▶ _WHAT IS NEEDED_: If a line comes after the one containing "if (rst) chain[s] <= '0;", leave it out; copy every line before it, and that line too, exactly as written, starting from the first line of the entries.

▶ _Entries taken from a collection_:

==================================================

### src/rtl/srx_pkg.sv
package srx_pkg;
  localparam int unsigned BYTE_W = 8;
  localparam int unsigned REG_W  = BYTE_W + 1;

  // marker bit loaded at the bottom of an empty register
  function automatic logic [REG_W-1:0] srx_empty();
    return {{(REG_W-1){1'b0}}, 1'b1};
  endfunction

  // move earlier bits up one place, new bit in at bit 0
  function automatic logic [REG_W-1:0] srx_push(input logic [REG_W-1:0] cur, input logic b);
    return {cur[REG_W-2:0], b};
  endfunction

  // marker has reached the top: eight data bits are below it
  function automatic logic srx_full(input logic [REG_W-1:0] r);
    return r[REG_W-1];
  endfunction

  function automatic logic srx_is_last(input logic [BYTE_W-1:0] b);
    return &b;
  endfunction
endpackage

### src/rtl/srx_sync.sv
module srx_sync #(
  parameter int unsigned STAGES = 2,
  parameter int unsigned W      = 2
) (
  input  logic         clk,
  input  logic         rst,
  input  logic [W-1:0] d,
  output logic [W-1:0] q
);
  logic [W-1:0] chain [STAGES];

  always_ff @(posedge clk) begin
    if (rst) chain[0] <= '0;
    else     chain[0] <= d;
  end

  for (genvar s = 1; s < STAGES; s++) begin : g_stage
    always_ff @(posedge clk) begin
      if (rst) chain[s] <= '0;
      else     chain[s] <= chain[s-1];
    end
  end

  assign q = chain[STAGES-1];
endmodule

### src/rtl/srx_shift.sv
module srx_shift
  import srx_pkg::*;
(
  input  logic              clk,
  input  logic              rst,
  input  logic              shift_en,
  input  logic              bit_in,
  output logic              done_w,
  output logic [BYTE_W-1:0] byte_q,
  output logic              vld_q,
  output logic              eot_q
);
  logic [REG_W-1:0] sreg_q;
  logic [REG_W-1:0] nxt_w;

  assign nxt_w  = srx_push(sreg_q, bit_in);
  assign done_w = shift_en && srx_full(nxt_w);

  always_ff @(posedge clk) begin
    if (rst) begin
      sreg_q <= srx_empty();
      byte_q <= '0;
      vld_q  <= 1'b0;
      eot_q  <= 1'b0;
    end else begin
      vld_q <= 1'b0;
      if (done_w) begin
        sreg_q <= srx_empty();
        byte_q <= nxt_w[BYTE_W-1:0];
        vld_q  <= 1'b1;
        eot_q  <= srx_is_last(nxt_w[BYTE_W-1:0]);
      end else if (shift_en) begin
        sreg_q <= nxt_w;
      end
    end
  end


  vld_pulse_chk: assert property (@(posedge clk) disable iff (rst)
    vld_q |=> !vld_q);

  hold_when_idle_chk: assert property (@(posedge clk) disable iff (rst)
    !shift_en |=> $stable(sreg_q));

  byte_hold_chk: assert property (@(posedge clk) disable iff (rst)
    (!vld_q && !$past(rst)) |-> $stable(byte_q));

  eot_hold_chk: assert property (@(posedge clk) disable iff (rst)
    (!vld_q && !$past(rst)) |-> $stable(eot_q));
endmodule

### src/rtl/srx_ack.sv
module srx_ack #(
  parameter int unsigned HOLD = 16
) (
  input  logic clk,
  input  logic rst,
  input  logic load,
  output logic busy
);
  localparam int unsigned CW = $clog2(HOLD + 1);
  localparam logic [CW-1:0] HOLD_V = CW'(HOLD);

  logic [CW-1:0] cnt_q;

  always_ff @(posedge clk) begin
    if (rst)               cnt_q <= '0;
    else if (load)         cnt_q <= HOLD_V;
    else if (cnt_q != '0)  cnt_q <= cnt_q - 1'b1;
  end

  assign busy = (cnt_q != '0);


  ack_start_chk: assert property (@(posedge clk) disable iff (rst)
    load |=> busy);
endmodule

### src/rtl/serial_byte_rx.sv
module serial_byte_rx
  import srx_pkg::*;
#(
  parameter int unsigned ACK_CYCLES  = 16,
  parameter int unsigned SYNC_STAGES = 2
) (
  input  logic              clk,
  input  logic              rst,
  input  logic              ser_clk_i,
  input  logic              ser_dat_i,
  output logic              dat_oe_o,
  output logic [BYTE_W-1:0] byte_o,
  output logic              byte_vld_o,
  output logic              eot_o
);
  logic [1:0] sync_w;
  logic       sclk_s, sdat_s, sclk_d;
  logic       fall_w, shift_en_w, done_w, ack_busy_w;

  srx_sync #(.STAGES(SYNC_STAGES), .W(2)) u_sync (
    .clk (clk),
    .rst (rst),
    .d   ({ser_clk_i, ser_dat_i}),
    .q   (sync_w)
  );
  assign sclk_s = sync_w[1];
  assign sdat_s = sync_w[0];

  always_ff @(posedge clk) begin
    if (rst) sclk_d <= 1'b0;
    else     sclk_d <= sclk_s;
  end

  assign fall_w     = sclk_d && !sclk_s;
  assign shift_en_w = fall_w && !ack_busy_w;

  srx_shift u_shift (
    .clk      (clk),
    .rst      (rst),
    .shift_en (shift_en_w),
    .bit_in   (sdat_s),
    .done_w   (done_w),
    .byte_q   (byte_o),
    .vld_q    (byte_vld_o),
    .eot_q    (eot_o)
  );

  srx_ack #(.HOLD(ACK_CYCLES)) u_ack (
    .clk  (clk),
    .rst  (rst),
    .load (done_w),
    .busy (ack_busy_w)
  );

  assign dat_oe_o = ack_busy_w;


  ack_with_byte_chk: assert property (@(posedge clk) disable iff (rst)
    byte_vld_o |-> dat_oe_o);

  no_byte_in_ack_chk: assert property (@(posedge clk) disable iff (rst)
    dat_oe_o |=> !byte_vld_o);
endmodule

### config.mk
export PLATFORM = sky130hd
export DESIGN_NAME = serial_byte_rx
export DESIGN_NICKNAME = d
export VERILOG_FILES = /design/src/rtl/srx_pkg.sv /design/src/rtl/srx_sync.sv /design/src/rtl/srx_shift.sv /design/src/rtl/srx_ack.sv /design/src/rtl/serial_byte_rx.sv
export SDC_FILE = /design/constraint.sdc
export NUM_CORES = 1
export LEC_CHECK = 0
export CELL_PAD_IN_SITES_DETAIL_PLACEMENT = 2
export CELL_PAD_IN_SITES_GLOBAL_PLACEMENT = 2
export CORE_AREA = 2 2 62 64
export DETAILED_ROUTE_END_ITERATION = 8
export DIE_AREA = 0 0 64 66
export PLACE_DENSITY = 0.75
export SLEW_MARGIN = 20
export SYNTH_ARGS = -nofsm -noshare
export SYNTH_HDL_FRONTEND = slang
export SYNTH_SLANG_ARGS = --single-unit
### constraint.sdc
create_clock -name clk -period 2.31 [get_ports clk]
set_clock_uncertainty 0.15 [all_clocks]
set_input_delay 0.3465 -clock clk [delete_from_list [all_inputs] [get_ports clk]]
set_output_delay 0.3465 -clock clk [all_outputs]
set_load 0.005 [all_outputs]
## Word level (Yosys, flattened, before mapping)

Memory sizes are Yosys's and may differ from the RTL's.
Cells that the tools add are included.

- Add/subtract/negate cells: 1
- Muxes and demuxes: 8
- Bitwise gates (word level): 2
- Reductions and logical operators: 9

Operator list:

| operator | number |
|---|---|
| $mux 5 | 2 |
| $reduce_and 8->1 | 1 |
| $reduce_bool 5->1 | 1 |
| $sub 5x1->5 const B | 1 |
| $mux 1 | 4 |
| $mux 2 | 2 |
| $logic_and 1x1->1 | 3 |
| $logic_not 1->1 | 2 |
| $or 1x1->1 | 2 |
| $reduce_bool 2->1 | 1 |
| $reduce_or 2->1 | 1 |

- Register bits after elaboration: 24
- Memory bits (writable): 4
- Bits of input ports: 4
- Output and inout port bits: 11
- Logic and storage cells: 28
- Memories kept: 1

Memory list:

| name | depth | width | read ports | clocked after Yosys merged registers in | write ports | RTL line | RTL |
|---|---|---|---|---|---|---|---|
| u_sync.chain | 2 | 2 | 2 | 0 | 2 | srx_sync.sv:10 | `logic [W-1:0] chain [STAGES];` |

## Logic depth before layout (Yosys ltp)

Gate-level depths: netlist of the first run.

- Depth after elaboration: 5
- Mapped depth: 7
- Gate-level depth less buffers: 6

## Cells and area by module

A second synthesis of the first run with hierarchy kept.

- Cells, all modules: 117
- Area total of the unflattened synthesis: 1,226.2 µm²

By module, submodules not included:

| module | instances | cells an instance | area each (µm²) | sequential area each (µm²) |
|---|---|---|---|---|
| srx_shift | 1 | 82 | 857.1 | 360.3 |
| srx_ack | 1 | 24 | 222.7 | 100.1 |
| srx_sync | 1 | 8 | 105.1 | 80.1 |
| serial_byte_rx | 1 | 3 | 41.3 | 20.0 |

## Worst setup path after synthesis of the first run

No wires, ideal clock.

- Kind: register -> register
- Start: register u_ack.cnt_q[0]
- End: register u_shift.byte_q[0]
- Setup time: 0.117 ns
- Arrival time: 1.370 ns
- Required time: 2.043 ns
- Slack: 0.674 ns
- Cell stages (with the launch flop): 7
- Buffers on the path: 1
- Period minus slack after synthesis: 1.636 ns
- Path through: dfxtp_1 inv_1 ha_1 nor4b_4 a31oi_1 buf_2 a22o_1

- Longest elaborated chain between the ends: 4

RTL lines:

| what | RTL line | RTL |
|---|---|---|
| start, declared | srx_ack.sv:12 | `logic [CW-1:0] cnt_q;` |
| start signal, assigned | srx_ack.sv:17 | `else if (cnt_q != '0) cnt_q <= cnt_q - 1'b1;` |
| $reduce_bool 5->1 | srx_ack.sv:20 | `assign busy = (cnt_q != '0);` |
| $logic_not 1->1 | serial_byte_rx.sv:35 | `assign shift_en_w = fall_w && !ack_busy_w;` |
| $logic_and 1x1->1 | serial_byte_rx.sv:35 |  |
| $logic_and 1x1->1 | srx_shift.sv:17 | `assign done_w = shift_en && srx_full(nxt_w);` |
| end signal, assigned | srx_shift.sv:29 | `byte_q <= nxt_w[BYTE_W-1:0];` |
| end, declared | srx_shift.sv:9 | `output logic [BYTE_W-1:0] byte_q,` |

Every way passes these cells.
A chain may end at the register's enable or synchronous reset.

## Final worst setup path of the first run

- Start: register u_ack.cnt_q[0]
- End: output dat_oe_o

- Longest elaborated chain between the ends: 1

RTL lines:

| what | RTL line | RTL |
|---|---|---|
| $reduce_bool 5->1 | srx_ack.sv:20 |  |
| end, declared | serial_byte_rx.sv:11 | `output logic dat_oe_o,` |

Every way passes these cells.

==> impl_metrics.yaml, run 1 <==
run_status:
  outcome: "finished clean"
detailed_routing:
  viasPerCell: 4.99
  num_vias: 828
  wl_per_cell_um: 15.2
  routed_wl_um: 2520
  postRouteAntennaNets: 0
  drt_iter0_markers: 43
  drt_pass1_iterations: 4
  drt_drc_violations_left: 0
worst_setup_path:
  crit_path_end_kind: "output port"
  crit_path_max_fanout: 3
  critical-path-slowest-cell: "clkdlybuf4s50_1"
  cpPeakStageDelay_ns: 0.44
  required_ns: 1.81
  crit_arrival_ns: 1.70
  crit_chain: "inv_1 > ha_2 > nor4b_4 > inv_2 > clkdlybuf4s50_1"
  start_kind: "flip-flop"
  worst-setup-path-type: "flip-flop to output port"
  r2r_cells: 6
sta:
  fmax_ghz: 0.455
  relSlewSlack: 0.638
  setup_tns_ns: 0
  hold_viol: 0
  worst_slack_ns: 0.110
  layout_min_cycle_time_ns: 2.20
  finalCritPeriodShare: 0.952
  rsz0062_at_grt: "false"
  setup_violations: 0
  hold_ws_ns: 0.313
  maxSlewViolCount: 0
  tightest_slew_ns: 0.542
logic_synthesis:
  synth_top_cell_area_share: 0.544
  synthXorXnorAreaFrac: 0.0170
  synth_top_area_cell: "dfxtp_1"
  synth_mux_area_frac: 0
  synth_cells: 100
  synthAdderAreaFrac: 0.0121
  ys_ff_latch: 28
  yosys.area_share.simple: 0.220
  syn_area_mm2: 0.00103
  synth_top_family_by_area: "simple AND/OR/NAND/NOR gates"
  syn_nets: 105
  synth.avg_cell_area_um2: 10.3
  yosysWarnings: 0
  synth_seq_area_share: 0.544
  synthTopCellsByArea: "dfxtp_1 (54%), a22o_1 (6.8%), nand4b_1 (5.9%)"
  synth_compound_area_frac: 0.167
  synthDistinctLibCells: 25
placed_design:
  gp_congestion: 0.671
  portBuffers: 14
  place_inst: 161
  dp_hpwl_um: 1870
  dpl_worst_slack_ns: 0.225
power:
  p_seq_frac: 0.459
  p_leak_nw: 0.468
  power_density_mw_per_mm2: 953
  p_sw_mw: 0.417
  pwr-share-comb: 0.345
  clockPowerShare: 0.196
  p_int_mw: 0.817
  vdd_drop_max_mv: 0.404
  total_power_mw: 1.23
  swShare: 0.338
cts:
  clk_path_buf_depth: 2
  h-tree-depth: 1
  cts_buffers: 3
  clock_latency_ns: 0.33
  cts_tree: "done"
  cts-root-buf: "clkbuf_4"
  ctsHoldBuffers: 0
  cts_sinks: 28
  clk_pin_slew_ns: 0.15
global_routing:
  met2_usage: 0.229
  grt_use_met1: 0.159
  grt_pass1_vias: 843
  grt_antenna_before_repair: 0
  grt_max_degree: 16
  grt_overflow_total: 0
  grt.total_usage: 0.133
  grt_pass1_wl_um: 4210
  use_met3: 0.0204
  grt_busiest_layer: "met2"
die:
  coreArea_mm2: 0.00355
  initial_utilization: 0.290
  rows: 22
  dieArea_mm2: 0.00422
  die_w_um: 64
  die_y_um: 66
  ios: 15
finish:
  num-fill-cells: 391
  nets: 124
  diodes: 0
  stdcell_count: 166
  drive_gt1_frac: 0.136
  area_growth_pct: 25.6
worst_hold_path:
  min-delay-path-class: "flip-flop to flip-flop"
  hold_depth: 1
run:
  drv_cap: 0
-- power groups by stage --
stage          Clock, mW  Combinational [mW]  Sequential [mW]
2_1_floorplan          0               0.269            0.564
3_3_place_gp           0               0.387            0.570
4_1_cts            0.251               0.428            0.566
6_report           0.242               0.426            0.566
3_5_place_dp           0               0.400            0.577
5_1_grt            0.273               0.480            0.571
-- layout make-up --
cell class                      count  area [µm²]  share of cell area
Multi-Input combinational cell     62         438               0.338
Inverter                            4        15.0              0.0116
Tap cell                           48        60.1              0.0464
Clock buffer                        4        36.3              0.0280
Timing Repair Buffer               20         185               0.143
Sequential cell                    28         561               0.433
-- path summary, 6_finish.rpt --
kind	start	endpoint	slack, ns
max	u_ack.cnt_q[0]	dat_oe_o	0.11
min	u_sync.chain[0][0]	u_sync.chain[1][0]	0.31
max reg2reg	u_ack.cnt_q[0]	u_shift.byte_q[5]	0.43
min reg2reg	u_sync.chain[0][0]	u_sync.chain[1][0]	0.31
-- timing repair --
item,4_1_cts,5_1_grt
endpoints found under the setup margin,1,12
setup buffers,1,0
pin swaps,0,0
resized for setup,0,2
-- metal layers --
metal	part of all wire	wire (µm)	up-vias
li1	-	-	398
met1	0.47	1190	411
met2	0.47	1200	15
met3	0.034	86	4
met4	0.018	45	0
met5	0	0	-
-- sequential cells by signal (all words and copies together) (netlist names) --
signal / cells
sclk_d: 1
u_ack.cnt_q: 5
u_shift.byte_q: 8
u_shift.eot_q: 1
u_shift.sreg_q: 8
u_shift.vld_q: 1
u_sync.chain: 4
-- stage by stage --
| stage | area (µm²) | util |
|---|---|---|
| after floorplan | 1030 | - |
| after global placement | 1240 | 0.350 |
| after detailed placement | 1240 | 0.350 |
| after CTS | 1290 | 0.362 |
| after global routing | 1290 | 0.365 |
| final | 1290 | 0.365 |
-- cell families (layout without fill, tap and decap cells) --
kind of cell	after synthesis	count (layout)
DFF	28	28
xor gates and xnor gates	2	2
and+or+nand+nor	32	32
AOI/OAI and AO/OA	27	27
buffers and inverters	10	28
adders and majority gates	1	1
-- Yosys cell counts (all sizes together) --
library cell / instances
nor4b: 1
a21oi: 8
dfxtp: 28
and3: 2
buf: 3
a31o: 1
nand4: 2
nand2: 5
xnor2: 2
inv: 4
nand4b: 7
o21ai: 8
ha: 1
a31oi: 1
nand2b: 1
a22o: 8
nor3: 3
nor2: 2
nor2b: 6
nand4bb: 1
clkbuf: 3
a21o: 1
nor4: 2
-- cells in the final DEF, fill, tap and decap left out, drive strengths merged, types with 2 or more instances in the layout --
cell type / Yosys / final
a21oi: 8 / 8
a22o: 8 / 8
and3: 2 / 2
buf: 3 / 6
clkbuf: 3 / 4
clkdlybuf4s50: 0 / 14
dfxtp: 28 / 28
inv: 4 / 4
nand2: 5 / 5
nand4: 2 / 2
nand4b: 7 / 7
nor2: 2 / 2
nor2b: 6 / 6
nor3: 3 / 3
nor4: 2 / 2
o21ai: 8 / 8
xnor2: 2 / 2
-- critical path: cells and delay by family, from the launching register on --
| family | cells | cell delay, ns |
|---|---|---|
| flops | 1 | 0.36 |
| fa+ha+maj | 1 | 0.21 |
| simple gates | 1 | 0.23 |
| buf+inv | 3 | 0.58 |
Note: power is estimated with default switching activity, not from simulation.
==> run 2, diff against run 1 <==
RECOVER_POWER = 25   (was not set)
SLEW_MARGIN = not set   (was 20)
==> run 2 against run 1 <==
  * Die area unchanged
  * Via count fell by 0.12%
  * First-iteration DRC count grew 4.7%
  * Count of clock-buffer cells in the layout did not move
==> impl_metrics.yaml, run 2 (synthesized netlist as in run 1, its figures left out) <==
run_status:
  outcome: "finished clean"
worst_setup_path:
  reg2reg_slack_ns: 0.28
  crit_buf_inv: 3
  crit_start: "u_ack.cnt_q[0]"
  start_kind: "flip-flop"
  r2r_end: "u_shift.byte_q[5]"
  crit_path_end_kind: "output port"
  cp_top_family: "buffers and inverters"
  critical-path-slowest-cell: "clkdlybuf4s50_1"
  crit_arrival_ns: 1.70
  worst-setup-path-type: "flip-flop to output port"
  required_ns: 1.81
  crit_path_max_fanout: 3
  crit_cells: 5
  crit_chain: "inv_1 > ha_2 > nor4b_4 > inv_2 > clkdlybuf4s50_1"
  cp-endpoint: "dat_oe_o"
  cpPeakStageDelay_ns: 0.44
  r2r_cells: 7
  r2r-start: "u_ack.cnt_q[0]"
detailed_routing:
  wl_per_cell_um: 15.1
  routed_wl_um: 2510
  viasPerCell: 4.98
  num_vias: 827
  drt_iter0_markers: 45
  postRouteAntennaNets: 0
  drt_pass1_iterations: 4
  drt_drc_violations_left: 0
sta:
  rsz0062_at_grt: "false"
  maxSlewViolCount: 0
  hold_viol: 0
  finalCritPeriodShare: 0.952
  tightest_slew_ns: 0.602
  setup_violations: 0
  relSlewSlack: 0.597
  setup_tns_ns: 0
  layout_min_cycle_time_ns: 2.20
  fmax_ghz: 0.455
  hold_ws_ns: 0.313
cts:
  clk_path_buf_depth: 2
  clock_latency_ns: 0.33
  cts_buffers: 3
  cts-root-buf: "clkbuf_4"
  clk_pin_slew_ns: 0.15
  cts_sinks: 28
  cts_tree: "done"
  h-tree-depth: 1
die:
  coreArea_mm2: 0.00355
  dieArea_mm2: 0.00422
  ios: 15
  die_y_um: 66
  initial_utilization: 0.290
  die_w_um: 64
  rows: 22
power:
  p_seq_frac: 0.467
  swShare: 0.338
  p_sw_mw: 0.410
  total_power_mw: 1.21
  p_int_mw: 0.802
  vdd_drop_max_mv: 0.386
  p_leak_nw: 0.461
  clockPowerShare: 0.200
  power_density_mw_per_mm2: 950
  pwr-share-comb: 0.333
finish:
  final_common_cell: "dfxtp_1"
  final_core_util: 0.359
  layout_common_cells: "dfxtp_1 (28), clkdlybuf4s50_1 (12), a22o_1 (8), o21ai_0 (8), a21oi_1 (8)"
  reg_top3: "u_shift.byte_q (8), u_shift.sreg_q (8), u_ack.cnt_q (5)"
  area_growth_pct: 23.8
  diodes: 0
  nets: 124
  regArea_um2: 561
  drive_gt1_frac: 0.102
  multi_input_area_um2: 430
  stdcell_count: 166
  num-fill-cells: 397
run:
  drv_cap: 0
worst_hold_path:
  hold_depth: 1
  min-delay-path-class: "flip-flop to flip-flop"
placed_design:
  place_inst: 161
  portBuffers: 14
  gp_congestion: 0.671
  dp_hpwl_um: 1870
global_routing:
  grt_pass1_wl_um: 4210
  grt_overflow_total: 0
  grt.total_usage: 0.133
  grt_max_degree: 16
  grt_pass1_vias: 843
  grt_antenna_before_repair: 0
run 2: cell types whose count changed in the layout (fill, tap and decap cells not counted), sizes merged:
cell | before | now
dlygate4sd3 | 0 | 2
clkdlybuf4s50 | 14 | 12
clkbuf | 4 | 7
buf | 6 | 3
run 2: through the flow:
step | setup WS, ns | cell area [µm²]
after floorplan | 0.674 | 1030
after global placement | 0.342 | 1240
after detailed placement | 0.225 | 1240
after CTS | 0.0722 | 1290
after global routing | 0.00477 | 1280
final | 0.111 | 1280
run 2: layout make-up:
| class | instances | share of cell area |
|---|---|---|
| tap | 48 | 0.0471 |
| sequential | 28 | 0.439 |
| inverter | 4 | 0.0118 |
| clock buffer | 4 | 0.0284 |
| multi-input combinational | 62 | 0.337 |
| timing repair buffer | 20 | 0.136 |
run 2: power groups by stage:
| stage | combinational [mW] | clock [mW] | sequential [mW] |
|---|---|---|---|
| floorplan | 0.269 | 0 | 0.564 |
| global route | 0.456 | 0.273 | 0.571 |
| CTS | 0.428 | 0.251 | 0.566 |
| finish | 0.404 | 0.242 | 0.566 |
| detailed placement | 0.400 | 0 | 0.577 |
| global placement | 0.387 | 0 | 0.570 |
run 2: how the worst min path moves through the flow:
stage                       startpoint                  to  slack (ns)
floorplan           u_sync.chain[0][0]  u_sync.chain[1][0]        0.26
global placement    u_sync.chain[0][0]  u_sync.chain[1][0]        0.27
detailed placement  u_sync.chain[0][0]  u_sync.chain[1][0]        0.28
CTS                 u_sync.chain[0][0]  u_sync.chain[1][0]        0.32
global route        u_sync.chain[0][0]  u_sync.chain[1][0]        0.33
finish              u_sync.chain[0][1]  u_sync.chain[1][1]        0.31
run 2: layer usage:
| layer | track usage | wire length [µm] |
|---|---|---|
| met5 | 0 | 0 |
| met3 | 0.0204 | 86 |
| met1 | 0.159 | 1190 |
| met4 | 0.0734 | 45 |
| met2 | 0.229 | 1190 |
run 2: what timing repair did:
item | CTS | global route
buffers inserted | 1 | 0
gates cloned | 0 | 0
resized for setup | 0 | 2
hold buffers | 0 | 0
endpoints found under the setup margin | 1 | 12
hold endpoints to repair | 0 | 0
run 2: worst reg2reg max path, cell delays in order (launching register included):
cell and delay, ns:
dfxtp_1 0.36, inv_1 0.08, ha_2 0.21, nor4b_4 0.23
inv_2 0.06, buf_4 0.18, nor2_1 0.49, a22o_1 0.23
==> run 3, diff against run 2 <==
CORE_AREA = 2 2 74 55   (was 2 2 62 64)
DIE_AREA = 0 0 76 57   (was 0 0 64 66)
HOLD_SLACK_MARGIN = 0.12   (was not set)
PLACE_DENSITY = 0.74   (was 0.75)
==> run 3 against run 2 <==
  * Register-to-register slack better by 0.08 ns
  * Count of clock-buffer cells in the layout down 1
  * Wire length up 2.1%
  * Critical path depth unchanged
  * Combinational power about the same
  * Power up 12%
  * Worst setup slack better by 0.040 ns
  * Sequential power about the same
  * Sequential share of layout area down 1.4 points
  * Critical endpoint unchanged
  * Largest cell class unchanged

==================================================

▶ _WRITTEN ANSWER_:
### src/rtl/srx_pkg.sv
package srx_pkg;
  localparam int unsigned BYTE_W = 8;
  localparam int unsigned REG_W  = BYTE_W + 1;

  // marker bit loaded at the bottom of an empty register
  function automatic logic [REG_W-1:0] srx_empty();
    return {{(REG_W-1){1'b0}}, 1'b1};
  endfunction

  // move earlier bits up one place, new bit in at bit 0
  function automatic logic [REG_W-1:0] srx_push(input logic [REG_W-1:0] cur, input logic b);
    return {cur[REG_W-2:0], b};
  endfunction

  // marker has reached the top: eight data bits are below it
  function automatic logic srx_full(input logic [REG_W-1:0] r);
    return r[REG_W-1];
  endfunction

  function automatic logic srx_is_last(input logic [BYTE_W-1:0] b);
    return &b;
  endfunction
endpackage

### src/rtl/srx_sync.sv
module srx_sync #(
  parameter int unsigned STAGES = 2,
  parameter int unsigned W      = 2
) (
  input  logic         clk,
  input  logic         rst,
  input  logic [W-1:0] d,
  output logic [W-1:0] q
);
  logic [W-1:0] chain [STAGES];

  always_ff @(posedge clk) begin
    if (rst) chain[0] <= '0;
    else     chain[0] <= d;
  end

  for (genvar s = 1; s < STAGES; s++) begin : g_stage
    always_ff @(posedge clk) begin
      if (rst) chain[s] <= '0;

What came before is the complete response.